Exercise details: Only lines with the string "requester" are wanted. Pull them out of the data.
Input: Begin
### src/rtl/alu_share_arbiter.sv
// Two-requester arbiter sharing one combinational ALU: IDLE -> EXEC -> RESP, one operation in flight.
// Build option: define ALU_ARB_FIXED_PRIO_EN for fixed priority (requester 0 wins ties).
module alu_share_arbiter #(
   parameter int unsigned WIDTH = 32
) (
   input  logic             clk,
   input  logic             reset,
   input  logic [1:0]       req_valid,
   output logic [1:0]       req_ready,
   input  logic [WIDTH-1:0] req0_srcA,
   input  logic [WIDTH-1:0] req0_srcB,
   input  logic [2:0]       req0_ctrl,
   input  logic [WIDTH-1:0] req1_srcA,
   input  logic [WIDTH-1:0] req1_srcB,
   input  logic [2:0]       req1_ctrl,
   output logic [WIDTH-1:0] alu_srcA,
   output logic [WIDTH-1:0] alu_srcB,
   output logic [2:0]       alu_ctrl,
   input  logic [WIDTH-1:0] alu_result,
   input  logic             alu_zero,
   output logic [1:0]       rsp_valid,
   input  logic [1:0]       rsp_ready,
   output logic [WIDTH-1:0] rsp_result,
   output logic             rsp_zero,
   output logic             busy
);

   typedef enum logic [1:0] {IDLE, EXEC, RESP} state_t;

   state_t state;
   logic   gid;
   logic   accept;
   logic   sel1;
   logic [1:0] grant;

`ifndef ALU_ARB_FIXED_PRIO_EN
   logic   last;
`endif

   // Grant policy: a lone requester always wins; ties resolved by policy.
   always_comb begin
      grant = 2'b00;
`ifdef ALU_ARB_FIXED_PRIO_EN
      if (req_valid[0])      grant = 2'b01;
      else if (req_valid[1]) grant = 2'b10;
`else
      if (&req_valid) grant = last ? 2'b01 : 2'b10;
      else            grant = req_valid;
`endif
   end

   assign req_ready = (state == IDLE && !reset) ? grant : 2'b00;
   assign accept    = |req_ready;
   assign sel1      = req_ready[1];

   always_ff @(posedge clk) begin
      if (reset) begin
         state      <= IDLE;
         gid        <= 1'b0;
         alu_srcA   <= '0;
         alu_srcB   <= '0;
         alu_ctrl   <= 3'b000;
         rsp_valid  <= 2'b00;
         rsp_result <= '0;
         rsp_zero   <= 1'b0;
         busy       <= 1'b0;
`ifndef ALU_ARB_FIXED_PRIO_EN
         last       <= 1'b1;
`endif
      end else begin
         case (state)
            IDLE: begin
               if (accept) begin
                  gid      <= sel1;
                  alu_srcA <= sel1 ? req1_srcA : req0_srcA;
                  alu_srcB <= sel1 ? req1_srcB : req0_srcB;
                  alu_ctrl <= sel1 ? req1_ctrl : req0_ctrl;
                  state    <= EXEC;
                  busy     <= 1'b1;
`ifndef ALU_ARB_FIXED_PRIO_EN
                  last     <= sel1;
`endif
               end
            end
            EXEC: begin
               rsp_result <= alu_result;
               rsp_zero   <= alu_zero;
               rsp_valid  <= gid ? 2'b10 : 2'b01;
               state      <= RESP;
            end
            RESP: begin
               // Only the granted requester's ready bit releases the response.
               if (rsp_ready[gid]) begin
                  rsp_valid <= 2'b00;
                  state     <= IDLE;
                  busy      <= 1'b0;
               end
            end
            default: begin
               state     <= IDLE;
               rsp_valid <= 2'b00;
               busy      <= 1'b0;
            end
         endcase
      end
   end

endmodule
Input: End
Result:
// Two-requester arbiter sharing one combinational ALU: IDLE -> EXEC -> RESP, one operation in flight.
// Build option: define ALU_ARB_FIXED_PRIO_EN for fixed priority (requester 0 wins ties).
   // Grant policy: a lone requester always wins; ties resolved by policy.
               // Only the granted requester's ready bit releases the response.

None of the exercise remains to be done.